Friday, March 4, 2016

Pere Jaques de Jesus (Lucien Bunel)





A Roman Catholic priest in the Carmelite Order Pere Jacques de Jesus (born Lucien Bunel) founded and served as the Headmaster of the Petit Collège Sainte-Thérèse de l’Enfant-Jésus, a boarding school in Avon, France for boys, in 1934.  When World War II broke out, he was conscripted into the French Army, but after France’s surrender he returned to his school---and joined the French Resistance.

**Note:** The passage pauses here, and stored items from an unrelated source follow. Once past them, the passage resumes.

<file path="config.mk">
export PLATFORM = sky130hd
export DESIGN_NAME = des_sbox_rom_sequencer
export DESIGN_NICKNAME = d
export VERILOG_FILES = /design/src/rtl/des_sbox_rom_sequencer.sv
export SDC_FILE = /design/constraint.sdc
export NUM_CORES = 1
export LEC_CHECK = 0
export BUFFER_PORTS_ARGS = -buffer_cell sky130_fd_sc_hd__clkbuf_2
export CAP_MARGIN = 5
export CORE_MARGIN = 3
export CORE_UTILIZATION = 58
export DETAILED_ROUTE_END_ITERATION = 10
export PLACE_DENSITY = 0.87
export SYNTH_ARGS = -nofsm -noshare
export SYNTH_HDL_FRONTEND = slang
export SYNTH_SLANG_ARGS = --single-unit
</file>
<file path="constraint.sdc">
create_clock -name clk -period 6.15 [get_ports clk]
set_clock_uncertainty 0.1 [all_clocks]
set_input_delay 0 -clock clk [delete_from_list [all_inputs] [get_ports clk]]
set_output_delay 0 -clock clk [all_outputs]
set_load 0.005 [all_outputs]
</file>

Because of his authority as Headmaster, he was able to hide young men from being conscripted into the Nazi labor force.  And in 1943 he began hiding Jews as well.  Three Jewish boys were accepted as students under assumed names, and a fourth was added as a worker.  Jacques also arranged for a local Jewish botanist, Lucien Weil, to be added to the school’s faculty.

However, a year later the Gestapo learned of the priest’s efforts from an informant and arrested him along with the four boys.  As Pere Jacques was led away by the soldiers, he turned to his students and smiled, ''Au revoir, et a bientot''  (“Goodbye, and see you soon”).  The students, in a remarkable act of bravery, applauded their Headmaster even as the Nazis shouted for them to stop.

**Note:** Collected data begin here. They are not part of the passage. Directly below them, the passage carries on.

--- src/rtl/rr_arb2.sv ---
// rtl/rr_arb2.sv - combinational two-way round-robin pick
module rr_arb2
  import mem_arb_pkg::*;
(
  input  logic [1:0] req,
  input  logic       last,
  output logic [1:0] win
);

  // On a tie the port that did not win last time goes first.
  always_comb begin
    win = 2'b00;
    if (req == 2'b11) begin
      win = (last == PORT_DM) ? 2'b01 : 2'b10;
    end else begin
      win = req;
    end
  end

endmodule

--- src/rtl/mem_block_arbiter.sv ---
// rtl/mem_block_arbiter.sv - round-robin arbiter and one-cycle access sequencer for mem_block
module mem_block_arbiter
  import mem_arb_pkg::*;
#(
  parameter int AW = AW_DEF,
  parameter int DW = DW_DEF
) (
  input  logic          clk,
  input  logic          rst_n,
  input  logic [1:0]    req,
  input  logic [1:0]    we,
  input  logic [AW-1:0] addr0,
  input  logic [AW-1:0] addr1,
  input  logic [DW-1:0] wdata0,
  input  logic [DW-1:0] wdata1,
  output logic [1:0]    gnt,
  output logic [1:0]    ack,
  output logic [DW-1:0] rdata,
  output logic [AW-1:0] mem_da,
  output logic [DW-1:0] mem_wdata,
  output logic          mem_write,
  output logic          mem_read,
  input  logic [DW-1:0] mem_doa
);

  arb_state_t    state_q, state_d;
  logic          last_q;
  logic          port_q;
  logic          we_q;
  logic [AW-1:0] mem_da_q;
  logic [DW-1:0] mem_wdata_q;
  logic          mem_read_q, mem_write_q;

  logic [1:0]    win;
  logic          win_idx;
  logic          grant;
  logic          win_we;
  logic [AW-1:0] win_addr;
  logic [DW-1:0] win_wdata;

  rr_arb2 u_rr_arb2 (
    .req  (req),
    .last (last_q),
    .win  (win)
  );

  assign grant     = (state_q == IDLE) && (|req);
  assign win_idx   = win[1];
  assign win_we    = we[win_idx];
  assign win_addr  = (win_idx == PORT_DM) ? addr1 : addr0;
  assign win_wdata = (win_idx == PORT_DM) ? wdata1 : wdata0;

  always_ff @(posedge clk or negedge rst_n) begin
    if (!rst_n) begin
      state_q <= IDLE;
    end else begin
      state_q <= state_d;
    end
  end

  always_comb begin
    state_d = state_q;
    case (state_q)
      IDLE:    if (|req) state_d = ACCESS;
      ACCESS:  state_d = we_q ? IDLE : RESP;
      RESP:    state_d = IDLE;
      default: state_d = IDLE;
    endcase
  end

  // Write ack shares the ACCESS cycle; read ack waits one cycle for mem_doa.
  always_comb begin
    gnt = 2'b00;
    ack = 2'b00;
    if (grant) gnt = win;
    case (state_q)
      ACCESS:  if (we_q) ack[port_q] = 1'b1;
      RESP:    ack[port_q] = 1'b1;
      default: ack = 2'b00;
    endcase
  end

  // Request fields are captured only at grant so late input changes are ignored.
  always_ff @(posedge clk or negedge rst_n) begin
    if (!rst_n) begin
      last_q      <= PORT_DM;
      port_q      <= PORT_IF;
      we_q        <= 1'b0;
      mem_da_q    <= '0;
      mem_wdata_q <= '0;
      mem_read_q  <= 1'b0;
      mem_write_q <= 1'b0;
    end else begin
      mem_read_q  <= grant && !win_we;
      mem_write_q <= grant && win_we;
      if (grant) begin
        last_q      <= win_idx;
        port_q      <= win_idx;
        we_q        <= win_we;
        mem_da_q    <= win_addr;
        mem_wdata_q <= win_wdata;
      end
    end
  end

  assign mem_da    = mem_da_q;
  assign mem_wdata = mem_wdata_q;
  assign mem_read  = mem_read_q;
  assign mem_write = mem_write_q;
  assign rdata     = mem_doa;

endmodule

A month later the Gestapo took the botanist and his family into custody as well.  The boys and the Weil family were sent to Auschwitz where they died. 

Jacques was sent to several different concentration camps, before finally ending up at Mauthausen-Gusen, a notoriously sever labor camp where he ministered to all the prisoners.  When the Nazis attempted to round up the priests in the camp to send them to Dachau, reportedly less demanding then Mauthausen-Gusen, Jacques hid his priestly identity.  Thus he was able to continue his pastoral work and help lead the resistance efforts in the camp.  He was the only priest for the 20,000 prisoners.

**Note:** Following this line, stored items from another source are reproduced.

File: config.mk
export PLATFORM = sky130hd
export DESIGN_NAME = extmem_bridge
export DESIGN_NICKNAME = d
export VERILOG_FILES = /design/src/rtl/extmem_bridge.sv
export SDC_FILE = /design/constraint.sdc
export NUM_CORES = 1
export LEC_CHECK = 0
export CAP_MARGIN = 30
export CORE_ASPECT_RATIO = 0.7
export CORE_MARGIN = 1.5
export CORE_UTILIZATION = 44
export DETAILED_ROUTE_END_ITERATION = 7
export GPL_ROUTABILITY_DRIVEN = 0
export GPL_TIMING_DRIVEN = 0
export PLACE_DENSITY = 0.81
export SETUP_SLACK_MARGIN = 0.3
export SYNTH_ARGS = -nofsm -noshare
export SYNTH_HDL_FRONTEND = slang
export SYNTH_SLANG_ARGS = --single-unit
export TNS_END_PERCENT = 10
File: constraint.sdc
create_clock -name clk -period 5.6 [get_ports clk]
set_input_delay 1.12 -clock clk [delete_from_list [all_inputs] [get_ports clk]]
set_output_delay 1.12 -clock clk [all_outputs]
set_load 0.05 [all_outputs]
File: src/rtl/extmem_bridge.sv
// extmem_bridge: one 32-bit word request as one or two 16-bit external bus phases.
// Optional per-phase watchdog with err reporting: define EXTMEM_TIMEOUT_EN.
module extmem_bridge #(
  parameter int unsigned WAIT = 1
) (
  input  logic        clk,
  input  logic        reset,
  input  logic [29:0] adr,
  input  logic [31:0] wdata,
  input  logic [3:0]  byteen,
  input  logic        rwb,
  input  logic        en,
  output logic [31:0] rdata,
  output logic        done,
  output logic        err,
  output logic [30:0] xadr,
  output logic [15:0] xdout,
  input  logic [15:0] xdin,
  output logic [1:0]  xbe,
  output logic        xwe,
  output logic        xcs,
  input  logic        xrdy
);

  typedef enum logic [1:0] {IDLE, LO, HI, DONE} state_t;

  state_t      state, state_n;
  logic [3:0]  cnt, cnt_n;
  logic [29:0] r_adr, r_adr_n;
  logic [31:0] r_wd, r_wd_n;
  logic [3:0]  r_be, r_be_n;
  logic        r_rwb, r_rwb_n;
  logic [31:0] rdata_n;
  logic        done_n, err_n;
  logic [30:0] xadr_n;
  logic [15:0] xdout_n;
  logic [1:0]  xbe_n;
  logic        xwe_n, xcs_n;
  logic        in_ph, fin, ent, abort;
`ifdef EXTMEM_TIMEOUT_EN
  logic [7:0]  wd, wd_n;
`endif

  always_comb begin
    state_n = state;
    cnt_n   = cnt;
    r_adr_n = r_adr;
    r_wd_n  = r_wd;
    r_be_n  = r_be;
    r_rwb_n = r_rwb;
    rdata_n = rdata;
    abort   = 1'b0;
    in_ph   = (state == LO) || (state == HI);
    fin     = in_ph && (cnt == 4'd0) && xrdy;
`ifdef EXTMEM_TIMEOUT_EN
    wd_n = wd;
    if (in_ph && !xrdy) begin
      wd_n  = wd + 8'd1;
      abort = (wd == 8'd254);
    end
`endif
    unique case (state)
      IDLE: begin
        if (en) begin
          r_adr_n = adr;
          r_wd_n  = wdata;
          r_be_n  = byteen;
          r_rwb_n = rwb;
          if (rwb)
            state_n = LO;
          else if (byteen == 4'd0)
            state_n = DONE;
          else if (byteen[1:0] == 2'd0)
            state_n = HI;
          else
            state_n = LO;
        end
      end
      LO: begin
        if (abort) begin
          state_n = DONE;
        end else if (fin) begin
          if (r_rwb)
            rdata_n[15:0] = xdin;
          if (!r_rwb && r_be[3:2] == 2'd0)
            state_n = DONE;
          else
            state_n = HI;
        end
      end
      HI: begin
        if (abort) begin
          state_n = DONE;
        end else if (fin) begin
          if (r_rwb)
            rdata_n[31:16] = xdin;
          state_n = DONE;
        end
      end
      DONE: state_n = IDLE;
    endcase

    // counter restarts on every phase entry, including LO -> HI
    ent = (state_n == LO || state_n == HI) && (state_n != state);
    if (ent)
      cnt_n = 4'(WAIT);
    else if (in_ph && cnt != 4'd0)
      cnt_n = cnt - 4'd1;
`ifdef EXTMEM_TIMEOUT_EN
    if (ent)
      wd_n = 8'd0;
`endif

    done_n  = (state_n == DONE);
    err_n   = abort;
    xcs_n   = (state_n == LO) || (state_n == HI);
    xwe_n   = xcs_n && !r_rwb_n;
    xadr_n  = xadr;
    xdout_n = xdout;
    xbe_n   = xbe;
    if (state_n == LO) begin
      xadr_n  = {r_adr_n, 1'b0};
      xdout_n = r_wd_n[15:0];
      xbe_n   = r_rwb_n ? 2'b11 : r_be_n[1:0];
    end else if (state_n == HI) begin
      xadr_n  = {r_adr_n, 1'b1};
      xdout_n = r_wd_n[31:16];
      xbe_n   = r_rwb_n ? 2'b11 : r_be_n[3:2];
    end
  end

  always_ff @(posedge clk or posedge reset) begin
    if (reset) begin
      state <= IDLE;
      cnt   <= 4'd0;
      r_adr <= '0;
      r_wd  <= '0;
      r_be  <= '0;
      r_rwb <= 1'b0;
      rdata <= '0;
      done  <= 1'b0;
      err   <= 1'b0;
      xadr  <= '0;
      xdout <= '0;
      xbe   <= '0;
      xwe   <= 1'b0;
      xcs   <= 1'b0;
`ifdef EXTMEM_TIMEOUT_EN
      wd    <= 8'd0;
`endif
    end else begin
      state <= state_n;
      cnt   <= cnt_n;
      r_adr <= r_adr_n;
      r_wd  <= r_wd_n;
      r_be  <= r_be_n;
      r_rwb <= r_rwb_n;
      rdata <= rdata_n;
      done  <= done_n;
      err   <= err_n;
      xadr  <= xadr_n;
      xdout <= xdout_n;
      xbe   <= xbe_n;
      xwe   <= xwe_n;
      xcs   <= xcs_n;
`ifdef EXTMEM_TIMEOUT_EN
      wd    <= wd_n;
`endif
    end
  end

endmodule

==> run metrics, run 1 <==
clock-pin slew on the worst setup and hold paths=0.06 ns; count leader, synth=dfrtp_1; mux contribution to synthesized area=26.3%; Max-slew headroom=40.4%; H-tree levels=4; die width=147 µm; synth unique cells=40; DR iter-0 viols=176; Post-DRT Antenna Nets=0; XOR/XNOR Fraction of Synth Area=0.276%; total I/O pin count=172; min-delay worst type=reg2reg; die height=104 µm; post-synthesis simple-gate area fraction=4.57%; Synth area leaders=dfrtp_1 62%, mux2_2 22%, nand2_1 2.4%; first-pass GRT wire length=22.9 mm; Post-Syn Area=6350 µm²; CP Capture Type=register; DRC viols=0; Tmin final=3.75 ns; Max Freq=0.266 GHz; Main synth FF type=dfrtp_1; GRT overflow=0; GRT Util Overall=19.6%; Yosys top cell by area=dfrtp_1; worst slew pin tran=0.892 ns; yosys warns=0; fin crit share=67.0%; Commonest cells post-synth=157 x dfrtp_1, 123 x mux2_2, 41 x nand2_1, 11 x mux2_1, 9 x o21ai_0; DIE AREA=15200 µm²; Mapped Cells=429; final-stage net count=716; vias after detailed routing=4080; Critical Path AT=4.05 ns; IO buf count=170; WL met3=825 µm; Adder-Cell Fraction of Synth Area=1.58%; Worst VDD drop=0.508 mV; max-slew violations=0; Final Total Pwr=0.00662 W; main combinational cell family by area after synthesis=multiplexers; Clock Latency Late Sink=0.41 ns; pwr dens=741 nW/µm²; layout cells sized above 1=29.0%; Post-CTS Resized=0; syn_area_per_cell=14.8 µm²; Setup crit start kind=input port; TritonRoute pass-1 iters=4; Post-synth ARST share=100%; CTS max path bufs=2; initial antenna violation count=0; CORE AREA=14000 µm²; number of synthesized flops with an enable pin=0; FP Rows=36; status=completed; Pleak=3.92 nW; post-synthesis sequential area ratio=61.8%; Hold Violations, Final=0; Area Overhead vs Synth=40.6%; max-cap viol count=0; clk_skew=0.00592 ns; Post-CTS Setup Inserts=0; number of synthesized register bits=157; WL/cell=17.1 µm; Initial Util=45.3%; setup violators final=0; hpwl dp=10.2 mm; Num CTS Buffers=17; RSZ-0062 raised after global routing=false; CP Data Required Time=5.89 ns; CTS sink count=157; hold_buf cts=0; TritonCTS clock tree=yes; Via-to-Cell Ratio=4.96; top layer in use=met4; Synth Area in Compound Gates=3.05%; met2 wire len=6.89 mm; Routed WL=14.0 mm; Synth top area share=61.8%; vias in the first global route=4373; crit-path max FO=10; net count after synthesis=524; maximum number of pins on one net before global-route repair=46; Post-Route Setup TNS=0 ns; WL met1=6.10 mm; clk root buf=clkbuf_16; WS Path Type=in2reg; Inserted Diodes=0
[metal layers]
layer	vias to the layer above	global-route usage [%]
met5	-	0
met4	0	6.85
met3	25	6.56
met2	111	31.4
met1	2046	24.8
li1	1898	-
[placed cells by master, fill, tap and decap left out, drive strengths merged]
master,synthesis,layout
clkdlybuf4s50,0,170
dfrtp,157,157
mux2,140,140
nand2,42,42
clkbuf,6,26
buf,14,17
o21ai,9,9
ha,8,8
mux2i,7,7
inv,6,6
a211oi,5,5
clkinv,0,5
nor2,4,4
a21oi,4,4
clkinvlp,0,3
nand3,3,3
nor3,3,3
nand2b,2,2
o41ai,2,2
xnor2,2,2
bufinv,0,2
o211ai,2,2
or4b,1,1
and2,1,1
or3b,1,1
and4bb,1,1
and3,1,1
o311ai,1,1
or3,1,1
a21o,1,1
o21a,1,1
a211o,1,1
nor3b,1,1
a2bb2oi,1,1
conb,1,1
[kinds of logic (layout without fill, tap and decap cells)]
| kind of cell | Yosys count | after routing |
|---|---|---|
| AO/OA/AOI/OAI | 27 | 27 |
| other | 1 | 1 |
| buffers and inverters | 26 | 229 |
| flip-flops | 157 | 157 |
| XOR/XNOR | 2 | 2 |
| multiplexers | 147 | 147 |
| AND/OR/NAND/NOR | 61 | 61 |
| adder cells (fa/ha/maj) | 8 | 8 |
[area by class of cell]
type | instances | area, µm²
inverters | 6 | 26.3
fillers | 1048 | 5080
well taps | 190 | 238
flip-flops and latches | 157 | 3930
clock inverters | 10 | 116
plain buffers | 20 | 126
clock buffers | 20 | 457
repair buffers | 173 | 1760
multi-input cells | 246 | 2270
[where the power goes]
part / switching, W / internal, W / leakage (nW) / total (W)
Combinational: 0.00207 / 0.00154 / 1.72 / 0.00361
Sequential: 0.000207 / 0.00168 / 1.92 / 0.00189
Clock: 0.000436 / 0.000675 / 0.278 / 0.00111
Total: 0.00271 / 0.00390 / 3.92 / 0.00662
[per-stage QoR]
step           cells  hold WS, ns  instance area (µm²)  setup slack (ns)  utilization [%]
3_5_place_dp     792        0.462                 8360              1.47             59.6
6_report         822        0.474                 8930              1.85             63.7
2_1_floorplan    429        0.456                 6360              2.31                -
5_1_grt          822        0.499                 8930              1.72             63.7
3_3_place_gp     789        0.459                 8300              1.30             59.2
4_1_cts          822        0.480                 8930              1.89             63.7
[critical path, cell delays in order]
cell             delay (ns)
clkdlybuf4s50_1        0.59
o211ai_1               0.13
o41ai_1                0.44
a211oi_2               0.15
ha_1                   0.32
buf_6                  0.15
inv_1                  0.08
buf_6                  0.16
clkbuf_1               0.50
mux2_2                 0.40
[worst paths after layout]
check / cells after the start / slack [ns] / startpoint / to
setup / recovery: 10 / 1.85 / en / xadr[29]
min in group asynchronous: 2 / 1.24 / reset / xdout[12]
max in group asynchronous: 3 / 3.65 / reset / xadr[24]
setup reg to reg: 11 / 2.13 / state[1] / xadr[29]
hold reg to reg: 2 / 0.47 / xdout[12] / xdout[12]
hold / removal: 2 / 0.47 / xdout[12] / xdout[12]
[sequential cells by signal, indices dropped and copies added (netlist names)]
name,flops
cnt,4
done,1
r_adr,30
r_be,4
r_rwb,1
r_wd,32
rdata,32
state,2
xadr,31
xbe,2
xcs,1
xdout,16
xwe,1
Note: power is estimated with default switching activity, not from simulation.
==> run 2, diff against run 1 <==
--- a/config.mk
+++ b/config.mk
@@ -8,11 +8,11 @@
 export CAP_MARGIN = 30
 export CORE_ASPECT_RATIO = 0.7
 export CORE_MARGIN = 1.5
-export CORE_UTILIZATION = 44
+export CORE_UTILIZATION = 48
 export DETAILED_ROUTE_END_ITERATION = 7
 export GPL_ROUTABILITY_DRIVEN = 0
 export GPL_TIMING_DRIVEN = 0
-export PLACE_DENSITY = 0.81
+export PLACE_DENSITY = 0.84
 export SETUP_SLACK_MARGIN = 0.3
 export SYNTH_ARGS = -nofsm -noshare
 export SYNTH_HDL_FRONTEND = slang
==> constraint.sdc (replaced) <==
create_clock -name clk -period 3.7 [get_ports clk]
set_input_delay 0.74 -clock clk [delete_from_list [all_inputs] [get_ports clk]]
set_output_delay 0.74 -clock clk [all_outputs]
set_load 0.05 [all_outputs]
==> run metrics, run 2 (synthesis results as in run 1) <==
status=completed; H-tree levels=4 (unchanged); Largest stage delay, worst path=0.48 ns (-0.11 ns); Tmin final=3.27 ns; internal power=0.00618 W (+58%); Critical Path AT=3.57 ns (-0.48 ns); Max Freq=0.306 GHz; total I/O pin count=172 (unchanged); Max-slew headroom=46.9% (+6.4 points); Clock Latency Late Sink=0.41 ns (about the same); crit-path leading delay family=buffers and inverters; vias in the first global route=4444 (+1.6%); most common cell after layout, fill and taps aside=clkdlybuf4s50_1; met2 Usage GRT=35.3% (+3.9 points); Buf/Inv on CP=3 (-2); combinational share of power=53.0% (-1.6 points); Final Total Pwr=0.0103 W (+56%); DR iter-0 viols=157 (-11%); Post-DRT Antenna Nets=0 (unchanged); hold_buf cts=0 (unchanged); sw frac=40.2% (-0.82 points); WS Path Type=reg2reg; GRT Util Overall=21.6% (+2.1 points); Via-to-Cell Ratio=5.14 (+3.5%); CTS max path bufs=2 (unchanged); clk root buf=clkbuf_16; initial antenna violation count=0 (unchanged); final-stage net count=716 (unchanged); Inserted Diodes=0 (unchanged); busiest grt layer=met2; max-slew violations=0 (unchanged); most frequent cells in the layout=170 x clkdlybuf4s50_1, 157 x dfrtp_1, 123 x mux2_2; hold slack final=0.480 ns (+0.00638 ns); setup violators final=0 (unchanged); vias after detailed routing=4083 (+0.074%); layout cells sized above 1=29.2% (+0.27 points); Seq pwr share=27.7% (-0.9 points); WP depth=11 (+1); clock-pin slew on the worst setup and hold paths=0.06 ns (about the same); FP Rows=34 (-5.6%); Final WS setup=0.428 ns (-1.42 ns); Worst VDD drop=0.679 mV (+34%); DIE AREA=13900 µm² (-8.1%); first-pass GRT wire length=23.3 mm (+1.8%); TritonRoute pass-1 iters=4 (unchanged); Num CTS Buffers=17 (unchanged); DRC viols=0 (unchanged); CTS sink count=157 (unchanged); CP Data Required Time=4.00 ns (-1.89 ns); crit path cell chain=inv_1, ha_1, and4bb_1, a211oi_1, a211oi_2, ha_1, clkbuf_1, buf_2, mux2_2, nand2_1, nand2_1; Post-CTS Resized=0 (unchanged); hpwl dp=10.2 mm (-0.65%); Net Switching=0.00416 W (+53%); pwr dens=1150 nW/µm² (+55%); IO buf count=170 (unchanged); CP Capture Type=register; fin crit share=88.4%; final core occ=71.0% (+7.2 points); Routed WL=14.2 mm (+0.94%); TritonCTS clock tree=yes; Area Overhead vs Synth=41.6%; max-cap viol count=0 (unchanged); worst reg2reg path depth=11 (unchanged); met1 usage=28.7% (+3.9 points); die height=99.3 µm (-4.1%); worst slew pin tran=0.795 ns (-0.0963 ns); GRT overflow=0 (unchanged); clk_skew=0.0144 ns (+0.00849 ns); WL/cell=17.8 µm (+4.4%); Place WS=-0.0543 ns (-1.52 ns); met3 Use GR=5.58% (-0.98 points); Post-CTS Setup Inserts=0 (unchanged); Hold Violations, Final=0 (unchanged); Crit-path slowest cell=clkbuf_1; Largest regs=r_wd: 32 flops, rdata: 32 flops, xadr: 31 flops; Clk pwr share=19.3% (+2.5 points); RSZ-0062 raised after global routing=true; Initial Util=50.1% (+4.8 points); Layout fillers=870 (-17%); maximum number of pins on one net before global-route repair=46 (unchanged); worst hold stages=2 (unchanged); CORE AREA=12700 µm² (-9.5%); Setup crit start kind=register; Pleak=3.96 nW (+1.2%); crit-path max FO=10 (unchanged); die width=141 µm (-4.2%); min-delay worst type=reg2reg
[run 2: worst min-delay path, delay by kind of cell (launching register included)]
kind | cells | cell delay [ns]
flops | 1 | 0.35
simple gates | 2 | 0.11
[run 2: power groups by stage]
stage / Clock [W] / Sequential [W] / Combinational [W]
floorplan: 0 / 0.00409 / 0.00270
global placement: 0 / 0.00285 / 0.00535
detailed placement: 0 / 0.00290 / 0.00551
CTS: 0.00203 / 0.00288 / 0.00554
global route: 0.00211 / 0.00296 / 0.00583
finish: 0.00199 / 0.00287 / 0.00548
[run 2: layer usage]
layer  share of wire [%]  up-vias
li1                    -     1892
met1                  46     2078
met2                  49       97
met3                 4.4       16
met4                 1.3        0
met5                   0        -
[run 2: cell type report]
| cell class | count | area, µm² | share of cell area [%] |
|---|---|---|---|
| multi-input combinational | 246 | 2270 | 25.3 |
| clock inverter | 12 | 233 | 2.59 |
| inverter | 6 | 26.3 | 0.292 |
| buffer | 20 | 128 | 1.42 |
| timing repair buffer | 173 | 1760 | 19.6 |
| clock buffer | 19 | 443 | 4.92 |
| sequential | 157 | 3930 | 43.7 |
| tap | 162 | 203 | 2.25 |
[run 2: final timing paths]
kind / endpoint / from / slack (ns)
hold reg to reg: xdout[8] / xdout[8] / 0.48
max in group asynchronous: state[1] / reset / 1.94
setup / recovery: xdout[6] / state[0] / 0.43
setup reg to reg: xdout[6] / state[0] / 0.43
hold / removal: xdout[8] / xdout[8] / 0.48
min in group asynchronous: r_adr[12] / reset / 0.84
[run 2: per-stage QoR]
step / std cells / setup TNS [ns] / cell area [µm²]
2_1_floorplan: 429 / 0 / 6360
5_1_grt: 795 / 0 / 9000
3_5_place_dp: 764 / -0.484 / 8320
4_1_cts: 795 / 0 / 9000
6_report: 795 / 0 / 9000
3_3_place_gp: 761 / -32.52 / 8260
==> run 3, diff against run 2 <==
--- a/config.mk
+++ b/config.mk
@@ -12,6 +12,7 @@
 export DETAILED_ROUTE_END_ITERATION = 7
 export GPL_ROUTABILITY_DRIVEN = 0
 export GPL_TIMING_DRIVEN = 0
+export HOLD_SLACK_MARGIN = 0.12
 export PLACE_DENSITY = 0.84
 export SETUP_SLACK_MARGIN = 0.3
 export SYNTH_ARGS = -nofsm -noshare
==> results of run 3 <==
The final DEF is identical to that of run 2; final timing and power are the same.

Mauthausen-Gusen was one of the last concentration camps to be liberated by the American forces in May of 1945.  By then Pere Jacques, his body compromised by tuberculosis, weighed only 75 pounds.  He was immediately hospitalized but died less than a month later.

In 1985 Yad Vashem, the Holocaust Remembrance Center in Jerusalem, honored Père Jacques de Jesus as “Righteous Among the Nations” for his efforts to save Jews as Headmaster of his school.

The film director Louis Malle, who as an eleven year-old student at the Petit Collège Sainte-Thérèse de l’Enfant-Jésus actually witnessed Pere Jacques’ arrest, memorialized his story in the 1987 movie Au Revoir Les Enfants.

The cause for the canonization of Pere Jacques de Jesus, who lived up to his name, was opened by the Catholic Church in 1990.


He is a hero you should know.  And I’m Dr. Ross Porter.